Selbstverständlich trifft die Erhöhung der Mehrwertsteuer vor allem diejenigen, deren Einkommen zum größten Teil für Konsumzwecke ausgegeben werden muss, die also kaum Geld anlegen können. Insbesondere Rentnerinnen und Rentner, Geringverdienende, Arbeitslose und Studierende müssen die Steuererhöhung tragen, deren Einkommen in den letzten Jahren sowieso nicht gestiegen ist. Und insbesondere Unternehmer und Gutverdienende können sich den steigenden Steuersatz auf Konsum leisten, während ihr Vermögen und ihre Aktien ungeschoren bleiben.
Selbstverständlich sinkt erneut die Binnennachfrage — was immer das für die wirtschaftliche Entwicklung bedeuten mag.
Und selbstverständlich gelten diese Argumente weiter.
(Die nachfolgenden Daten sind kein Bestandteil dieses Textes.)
File: src/rtl/spi_seq_pkg.sv
// Shared types for the SPI byte sequencer: FSM state encoding and FIFO entry layout.
package spi_seq_pkg;

    localparam int BYTE_W = 8;

    typedef enum logic [2:0] {
        IDLE      = 3'd0,
        LAUNCH    = 3'd1,
        WAIT_BUSY = 3'd2,
        WAIT_DONE = 3'd3,
        STORE     = 3'd4
    } state_t;

    typedef struct packed {
        logic              last;
        logic [BYTE_W-1:0] data;
    } fifo_entry_t;

endpackage

File: src/rtl/spi_seq_fifo.sv
// Registered synchronous FIFO, valid/ready both sides; a write lands one cycle later at the head.
// Full accepts a write only alongside a read, so count holds and order is kept.
module spi_seq_fifo #(
    parameter int WIDTH = 9,
    parameter int DEPTH = 8
) (
    input  logic                   clk,
    input  logic                   rst,
    input  logic                   wr_vld,
    output logic                   wr_rdy,
    input  logic [WIDTH-1:0]       wr_dat,
    output logic                   rd_vld,
    input  logic                   rd_rdy,
    output logic [WIDTH-1:0]       rd_dat,
    output logic [$clog2(DEPTH):0] count
);

    localparam int AW = $clog2(DEPTH);
    localparam logic [AW:0] FULL = (AW+1)'(DEPTH);

    logic [WIDTH-1:0] mem [DEPTH];
    logic [AW-1:0]    wr_ptr;
    logic [AW-1:0]    rd_ptr;
    logic             wr_fire;
    logic             rd_fire;

    assign rd_vld  = (count != '0);
    assign rd_fire = rd_vld && rd_rdy;
    assign wr_rdy  = !rst && ((count != FULL) || rd_fire);
    assign wr_fire = wr_vld && wr_rdy;
    assign rd_dat  = mem[rd_ptr];

    always_ff @(posedge clk or posedge rst) begin
        if (rst) begin
            wr_ptr <= '0;
            rd_ptr <= '0;
            count  <= '0;
            for (int i = 0; i < DEPTH; i++) begin
                mem[i] <= '0;
            end
        end else begin
            if (wr_fire) begin
                mem[wr_ptr] <= wr_dat;
                wr_ptr      <= wr_ptr + 1'b1;
            end
            if (rd_fire) begin
                rd_ptr <= rd_ptr + 1'b1;
            end
            case ({wr_fire, rd_fire})
                2'b10:   count <= count + 1'b1;
                2'b01:   count <= count - 1'b1;
                default: count <= count;
            endcase
        end
    end

endmodule

File: src/rtl/spi_byte_sequencer.sv
// Feeds host bytes to the SPI master one at a time and collects replies; spi_en 1 cycle after launch is possible.
// Host stalls on a full TX FIFO; no byte is launched unless the RX FIFO has a free slot.
module spi_byte_sequencer
    import spi_seq_pkg::*;
#(
    parameter int FIFO_DEPTH   = 8,
    parameter int BUSY_TIMEOUT = 255
) (
    input  logic              clk,
    input  logic              rst,
    input  logic              s_valid,
    output logic              s_ready,
    input  logic [BYTE_W-1:0] s_data,
    input  logic              s_last,
    output logic              m_valid,
    input  logic              m_ready,
    output logic [BYTE_W-1:0] m_data,
    output logic              m_last,
    output logic              spi_en,
    output logic [BYTE_W-1:0] spi_tx_data,
    input  logic              spi_busy,
    input  logic [BYTE_W-1:0] spi_rx_data,
    output logic              cs_n,
    output logic              err_timeout,
    input  logic              err_clr
);

    localparam int CW = $clog2(FIFO_DEPTH) + 1;
    localparam logic [CW-1:0] RX_FULL  = CW'(FIFO_DEPTH);
    localparam logic [7:0]    TO_LIMIT = 8'(BUSY_TIMEOUT);

    state_t      state;
    fifo_entry_t tx_in;
    fifo_entry_t tx_head;
    fifo_entry_t rx_in;
    fifo_entry_t rx_head;
    logic        tx_vld;
    logic        tx_pop;
    logic        rx_push;
    logic        rx_wr_rdy;
    logic [CW-1:0] tx_count;
    logic [CW-1:0] rx_count;
    logic        last_q;
    logic        flush_q;
    logic [7:0]  busy_cnt;
    logic        timeout_hit;

    assign tx_in   = {s_last, s_data};
    assign rx_in   = {last_q, spi_rx_data};
    assign m_data  = rx_head.data;
    assign m_last  = rx_head.last;
    assign rx_push = (state == STORE);

    // TX head is latched on the way into LAUNCH and only retired there, or dropped while flushing a dead frame.
    assign tx_pop = (state == LAUNCH) || ((state == IDLE) && flush_q && (tx_count != '0));

    assign timeout_hit = (state == WAIT_BUSY) && !spi_busy && (busy_cnt == TO_LIMIT);

    spi_seq_fifo #(
        .WIDTH ($bits(fifo_entry_t)),
        .DEPTH (FIFO_DEPTH)
    ) u_tx (
        .clk    (clk),
        .rst    (rst),
        .wr_vld (s_valid),
        .wr_rdy (s_ready),
        .wr_dat (tx_in),
        .rd_vld (tx_vld),
        .rd_rdy (tx_pop),
        .rd_dat (tx_head),
        .count  (tx_count)
    );

    spi_seq_fifo #(
        .WIDTH ($bits(fifo_entry_t)),
        .DEPTH (FIFO_DEPTH)
    ) u_rx (
        .clk    (clk),
        .rst    (rst),
        .wr_vld (rx_push),
        .wr_rdy (rx_wr_rdy),
        .wr_dat (rx_in),
        .rd_vld (m_valid),
        .rd_rdy (m_ready),
        .rd_dat (rx_head),
        .count  (rx_count)
    );

    always_ff @(posedge clk or posedge rst) begin
        if (rst) begin
            state       <= IDLE;
            spi_en      <= 1'b0;
            spi_tx_data <= '0;
            cs_n        <= 1'b1;
            err_timeout <= 1'b0;
            last_q      <= 1'b0;
            flush_q     <= 1'b0;
            busy_cnt    <= '0;
        end else begin
            spi_en <= 1'b0;

            if (timeout_hit) begin
                err_timeout <= 1'b1;
            end else if (err_clr) begin
                err_timeout <= 1'b0;
            end

            case (state)
                IDLE: begin
                    if (flush_q) begin
                        if ((tx_count != '0) && tx_head.last) begin
                            flush_q <= 1'b0;
                        end
                    end else if (tx_vld && (rx_count != RX_FULL) && !spi_busy) begin
                        state       <= LAUNCH;
                        spi_en      <= 1'b1;
                        spi_tx_data <= tx_head.data;
                        last_q      <= tx_head.last;
                        cs_n        <= 1'b0;
                    end
                end
                LAUNCH: begin
                    busy_cnt <= '0;
                    state    <= WAIT_BUSY;
                end
                WAIT_BUSY: begin
                    if (spi_busy) begin
                        state <= WAIT_DONE;
                    end else if (timeout_hit) begin
                        cs_n    <= 1'b1;
                        flush_q <= !last_q;
                        state   <= IDLE;
                    end else if (busy_cnt != 8'hFF) begin
                        busy_cnt <= busy_cnt + 1'b1;
                    end
                end
                WAIT_DONE: begin
                    if (!spi_busy) begin
                        state <= STORE;
                    end
                end
                STORE: begin
                    if (rx_wr_rdy) begin
                        if (last_q) begin
                            cs_n <= 1'b1;
                        end
                        state <= IDLE;
                    end
                end
                default: state <= IDLE;
            endcase
        end
    end

endmodule
File: config.mk
export PLATFORM = sky130hd
export DESIGN_NAME = spi_byte_sequencer
export DESIGN_NICKNAME = d
export VERILOG_FILES = /design/src/rtl/spi_seq_pkg.sv /design/src/rtl/spi_seq_fifo.sv /design/src/rtl/spi_byte_sequencer.sv
export SDC_FILE = /design/constraint.sdc
export NUM_CORES = 1
export LEC_CHECK = 0
export CORE_MARGIN = 8
export CORE_UTILIZATION = 54
export DETAILED_ROUTE_END_ITERATION = 16
export PLACE_DENSITY = 0.83
export SYNTH_ARGS = -nofsm -noshare
export SYNTH_HDL_FRONTEND = slang
export SYNTH_SLANG_ARGS = --single-unit
File: constraint.sdc
create_clock -name clk -period 5.8 [get_ports clk]
set_input_delay 0.58 -clock clk [delete_from_list [all_inputs] [get_ports clk]]
set_output_delay 0.58 -clock clk [all_outputs]
set_load 0.03 [all_outputs]
Yosys cells after proc, flatten, opt, wreduce, memory -nomap -nowiden
Cells that the tools add are included.
{"block": "word_totals", "regBits": 188, "input_bits": 23, "output_inout_bits": 22, "wordCells": 149}
{"block": "op_classes", "add_sub_neg": 9, "n_lt_le_gt_ge": 6, "n_eq_ne": 22, "muxes": 42, "bitwise_logic": 5, "n_reduce_logical": 35}
{"cell": "bitwise mux 72 bit", "n": 2}
{"cell": "binary-select mux 9 bit (select 3 bit)", "n": 2}
{"cell": "demux 9 bit (select 3 bit)", "n": 2}
{"cell": "2-to-1 mux 9 bit", "n": 6}
{"cell": "2-to-1 mux 8 bit", "n": 3}
{"cell": "2-to-1 mux 3 bit", "n": 6}
{"cell": ">= comparator 4 bit, second input constant", "n": 4}
{"cell": "inverter 3 -> 4 bit", "n": 4}
{"cell": "case mux 4 bit (2 select lines)", "n": 2}
{"cell": "case mux 8 bit (2 select lines)", "n": 1}
{"cell": "logical AND 1 bit", "n": 15}
{"cell": "2-to-1 mux 1 bit", "n": 15}
{"cell": "case mux 3 bit (5 select lines)", "n": 1}
{"cell": "inequality test 2 bit, second input constant", "n": 7}
{"cell": "adder 3 x 1 -> 3 bit, second input constant", "n": 4}
{"cell": "nonzero test 2 bit", "n": 5}
{"cell": "adder 4 x 1 -> 4 bit, second input constant", "n": 2}
{"cell": "adder 8 x 1 -> 8 bit, second input constant", "n": 1}
{"cell": "equality test 8 bit, second input constant", "n": 1}
{"cell": "less-than comparator 4 x 1 -> 1 bit, second input constant", "n": 2}
{"cell": "inequality test 4 bit, second input constant", "n": 2}
{"cell": "inequality test 8 bit, second input constant", "n": 1}
{"cell": "nonzero test 4 bit", "n": 2}
{"cell": "subtractor 4 x 1 -> 4 bit, second input constant", "n": 2}
{"cell": "18 further kinds", "n": 27}

Depth between registers and ports, before layout
{"block": "depth", "depth_word": 10, "mapped_depth": 9, "mapped_depth_nobuf": 9}

By module
From an unflattened synthesis, not the netlist that was laid out.
{"block": "hier_totals", "hier_cells": 613, "area_unflattened_um2": 9157.5}
{"mod": "spi_seq_fifo", "instances": 2, "cells_each": 251, "area_each_um2": 3978.8, "seq_area_each_um2": 2052.0}
{"mod": "spi_byte_sequencer", "instances": 1, "cells_each": 111, "area_each_um2": 1199.9, "seq_area_each_um2": 601.8}

Worst setup path before layout
No wires, ideal clock.
{"block": "synth_path", "path_kind": "reg-to-output", "from": "register u_rx.rd_ptr[0]", "to": "output port m_last", "t_arrival_ns": 2.002, "setup_slack_ns": 3.218, "path_stages_with_launch": 5, "n_path_buf": 2, "cell_sequence": "dfrtp_1 -> clkbuf_1 -> buf_2 -> mux4_2 -> mux2_2"}
{"block": "synth_between", "elab_chain_cells": 4}
{"item": "from (decl)", "line": "spi_seq_fifo.sv:23", "text": "logic [AW-1:0] rd_ptr;"}
{"item": "from (signal assigned)", "line": "spi_seq_fifo.sv:47", "text": "rd_ptr <= rd_ptr + 1'b1;"}
{"item": "inverter 3 -> 4 bit (not written as such)", "line": "spi_seq_fifo.sv:31", "text": "assign rd_dat = mem[rd_ptr];"}
{"item": "binary-select mux 9 bit (select 3 bit)", "line": "spi_seq_fifo.sv:31"}
{"item": "2-to-1 mux 9 bit (not written as such) (2 in series)", "line": "spi_seq_fifo.sv:31"}
{"item": "to (decl)", "line": "spi_byte_sequencer.sv:18", "text": "output logic m_last,"}
Every way passes these cells. The select of a mux whose other input is x is not followed.

Worst setup path in the final report
{"block": "layout_path", "from": "register u_rx.rd_ptr[0]", "to": "output port m_data[3]"}
{"block": "layout_between", "elab_chain_cells": 4}
{"item": "inverter 3 -> 4 bit (not written as such)", "line": "spi_seq_fifo.sv:31"}
{"item": "binary-select mux 9 bit (select 3 bit)", "line": "spi_seq_fifo.sv:31"}
{"item": "2-to-1 mux 9 bit (not written as such) (2 in series)", "line": "spi_seq_fifo.sv:31"}
{"item": "to (decl)", "line": "spi_byte_sequencer.sv:17", "text": "output logic [BYTE_W-1:0] m_data,"}
Every way passes these cells. The select of a mux whose other input is x is not followed.

==> flow_summary.yaml <==
status:
  run_status: "finished, final reports clean"
finish:
  design_area_sq_um: 10100
  syn2layout_area_growth_pct: 13.9
  final-instance-count-excl-fill: 862
  ff_latch_area_sq_um: 4710
  drive_gt1_share_pct: 40.7
  antenna_cells: 0
  final_common_cell: "sky130_fd_sc_hd__dfrtp_1"
  layout_common_cells: "sky130_fd_sc_hd__dfrtp_1, sky130_fd_sc_hd__mux2_2, sky130_fd_sc_hd__clkdlybuf4s50_1"
  fillerInstances: 1159
  multi_input_gate_area_sq_um: 3950
  nNetsFinal: 669
clock_network:
  setup_fix_bufs_post_cts: 0
  cts_resized: 0
  clock_tree.root_cell: "sky130_fd_sc_hd__clkbuf_16"
  h_tree_lvl_count: 4
  cts.sinks: 188
  clockBufferDepth: 2
  tritoncts: "yes"
  holdBufCountCts: 0
  cts_made_buffers: 17
  clock_latency_ps: 430
  clkSlewWorstSetupHoldPaths_ps: 70
synthesis:
  synthesis.area_sq_um: 8830
  netlist-cell-type-count: 65
  count_of_flip_flops_with_a_built_in_enable_after_synthesis: 0
  syn_area_per_cell_sq_um: 14.9
  synth_sequential_area_ratio_pct: 53.3
  synth_warnings: 0
  post-synth-top-area-fraction_pct: 53.0
  async_reset_ff_share_pct: 100
  postSynth.topFlopCell: "sky130_fd_sc_hd__dfrtp_1"
  syn_nets: 630
  yosys-top-cells-area: "sky130_fd_sc_hd__dfrtp_1, sky130_fd_sc_hd__mux2_2, sky130_fd_sc_hd__mux4_2, sky130_fd_sc_hd__ha_1, sky130_fd_sc_hd__xnor2_1"
  postSynthCellCount: 594
  yosys_register_bits: 188
  synth_area_leader_cell: "sky130_fd_sc_hd__dfrtp_1"
hold_path:
  min-delay-path-class: "reg -> reg"
place:
  io_buffers: 44
  dpl.cell_count: 830
  gp_congestion: 0.775
  post-place-ws_ps: 2440
  post-dp-hpwl_um: 11700
  dpl_cell_area_sq_um: 9460
pwr:
  ir_drop_mv: 0.340
  cell_pwr_density_nw_per_um2: 493
  cellLeakagePower_nw: 4.50
timing:
  rsz0062_at_grt: "no"
  summed_negative_setup_slack_over_all_endpoints_ps: 0
  worstMarginPinSlew_ps: 1070
  final_worst_path_period_share_pct: 61.2
  finalWorstSetupSlack_ps: 2250
  timing_hold_violations_final: 0
  fin_skew_ps: 9.53
  fmax_mhz: 282
  max_slew_violation_count: 0
  final-setup-viol-count: 0
  max_slew_margin_pct: 28.7
  period_needed_ps: 3550
global_route:
  grt_first_pass_wirelength_um: 29800
  grt_pass1_vias: 5638
  global_route.overflow_total: 0
  antenna_found_initial: 0
  largest_net_degree_at_the_start_of_global_routing: 102
  gr_util_all_layers_pct: 18.7
flow_run:
  cap_viol_max_count: 0
detailed_routing:
  via_per_inst: 5.99
  routed-via-count: 5164
  route.detailed.wl_per_inst_um: 20.7
  drc: 0
  route.final.wire_length_um: 17800
  drt_pass1_iterations: 4
  drtIter0Drc: 266
  antenna_left: 0
floorplan:
  io_pins: 45
  core_region_area_sq_um: 15900
  floorplan_die_width_um: 144
  dieArea_sq_um: 20700
  die_height_um: 144
  rows: 46
  initial_utilization_pct: 55.4
critical_path:
  cp_data_arrival_time_ps: 2970
  crit_fanout: 20
  critPathRequiredTime_ps: 5220
  cp-end-kind: "output pin"
  startpoint_type: "flop"
  crit_type: "reg -> out"
  reg2reg_slack_ps: 2640
[worst max-delay path, cell delays in order, from the launching register on]
cell                              delay (ps)
sky130_fd_sc_hd__dfrtp_1                1040
sky130_fd_sc_hd__mux4_2                  600
sky130_fd_sc_hd__mux2_2                  300
sky130_fd_sc_hd__clkdlybuf4s50_1         600
[path summary, 6_finish.rpt]
path | cells past startpoint | startpoint | to
max | 3 | u_rx.rd_ptr[0] | m_data[3]
min reg2reg | 1 | u_tx.mem[3] | u_tx.mem[3]
max reg2reg | 8 | state[0] | u_tx.count[3]
max in group asynchronous | 3 | rst | u_tx.mem[42]
min | 1 | u_tx.mem[3] | u_tx.mem[3]
min in group asynchronous | 2 | rst | state[1]
[metrics by stage]
step	util (%)	power (W)	hold slack, ps
floorplan	-	0.00334	460
global placement	59.3	0.00365	481
detailed placement	59.3	0.00379	490
CTS	63.1	0.00500	504
global route	63.1	0.00524	514
finish	63.1	0.00496	499
[layer usage]
metal	track usage, %	up-vias	wire, um
met2	32.6	92	9390
met3	3.95	33	655
met1	22.4	2737	7480
met5	0	-	0
li1	-	2302	-
met4	6.36	0	292
[kinds of logic (layout without fill, tap and decap cells)]
kind of cell / Yosys count / count (layout) / share of synthesized area (%)
compound gates: 37 / 37 / 3.30
xor+xnor: 13 / 13 / 1.29
fa+ha+maj: 13 / 13 / 2.01
buf+inv: 44 / 96 / 2.04
flops: 188 / 188 / 53.3
mux: 215 / 215 / 32.0
simple gates: 84 / 84 / 6.13
[synthesized netlist by cell type (all sizes together), types with 2 or more instances]
| cell | instances |
|---|---|
| mux2i | 3 |
| nand2b | 3 |
| o211ai | 5 |
| ha | 11 |
| and3 | 2 |
| mux2 | 176 |
| nand3b | 3 |
| nor2 | 8 |
| o21ai | 7 |
| nand2 | 18 |
| nand4b | 3 |
| mux4 | 36 |
| buf | 14 |
| dfrtp | 187 |
| a2111oi | 2 |
| clkbuf | 14 |
| o31ai | 3 |
| nand3 | 10 |
| nor2b | 3 |
| xnor2 | 8 |
| or3b | 2 |
| a21oi | 6 |
| or3 | 3 |
| o22ai | 2 |
| a211oi | 2 |
| nand4 | 2 |
| or4 | 3 |
| fa | 2 |
| inv | 16 |
| nor4 | 5 |
| nor3 | 6 |
| and4b | 3 |
| nor4b | 3 |
| or4b | 2 |
| xor2 | 5 |
[flip-flops by register name, indices dropped and copies added, names as in the netlist]
| signal | cells |
|---|---|
| busy_cnt | 8 |
| cs_n | 1 |
| err_timeout | 1 |
| flush_q | 1 |
| last_q | 1 |
| spi_en | 1 |
| spi_tx_data | 8 |
| state | 3 |
| u_rx.count | 4 |
| u_rx.mem | 72 |
| u_rx.rd_ptr | 3 |
| u_rx.wr_ptr | 3 |
| u_tx.count | 4 |
| u_tx.mem | 72 |
| u_tx.rd_ptr | 3 |
| u_tx.wr_ptr | 3 |
[layout make-up]
class | instances | area share, %
Sequential cell | 188 | 46.8
Multi-Input combinational cell | 362 | 39.2
Timing Repair Buffer | 48 | 4.68
Clock buffer | 19 | 4.30
Tap cell | 216 | 2.69
Clock inverter | 13 | 1.67
Inverter | 16 | 0.647
[report_power, final]
| group | internal [W] | total [W] | switching (W) | leakage [nW] |
|---|---|---|---|---|
| Combinational | 0.000939 | 0.00159 | 0.000651 | 1.77 |
| Clock | 0.000682 | 0.00118 | 0.000503 | 0.288 |
| Sequential | 0.00174 | 0.00218 | 0.000444 | 2.44 |
| Total | 0.00336 | 0.00496 | 0.00160 | 4.50 |
(Power assumes the default switching activity.)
Doch das Kapital hat sich durchgesetzt, und von "Gerechtigkeit" und "Umverteilung" redet nur noch ein kleiner Teil der SPD-Basis, die sich schon einen Politiker wie Clement vor die Nase gewählt hat.
Die politische Wirkung wird von den Medien und der Öffentlichkeit erneut verdrängt. Es geht dabei nicht nur darum, dass den Menschen 20, 30, 40 Euro mehr im Monat fehlen — was für Hartz-IV-Empfänger oder in Niedriglohnbereichen zu weiterer Verarmung beiträgt —, sondern dass die Politik in Berlin sich über alle Bestrebungen hinwegsetzt, die Verhältnisse zugunsten der Beschäftigten zu ändern. Stattdessen werden den Unternehmen weitere Steuergeschenke ankündigt und für längere Arbeitszeiten im öffentlichen Dienst gesorgt. Und schließlich werden — nur ein Beispiel — die Betriebsprüfungen in Konzernen so lasch gehandhabt, dass rund ein Drittel aller Gewinne gar nicht versteuert werden.
Müntefering und Merkel steuern eine weitere Koalition der Umverteilung und Verachtung großer Teile der Bevölkerung, und Wahlen haben daran bisher nichts Wesentliches geändert. Es wird Zeit, dass sich was dreht.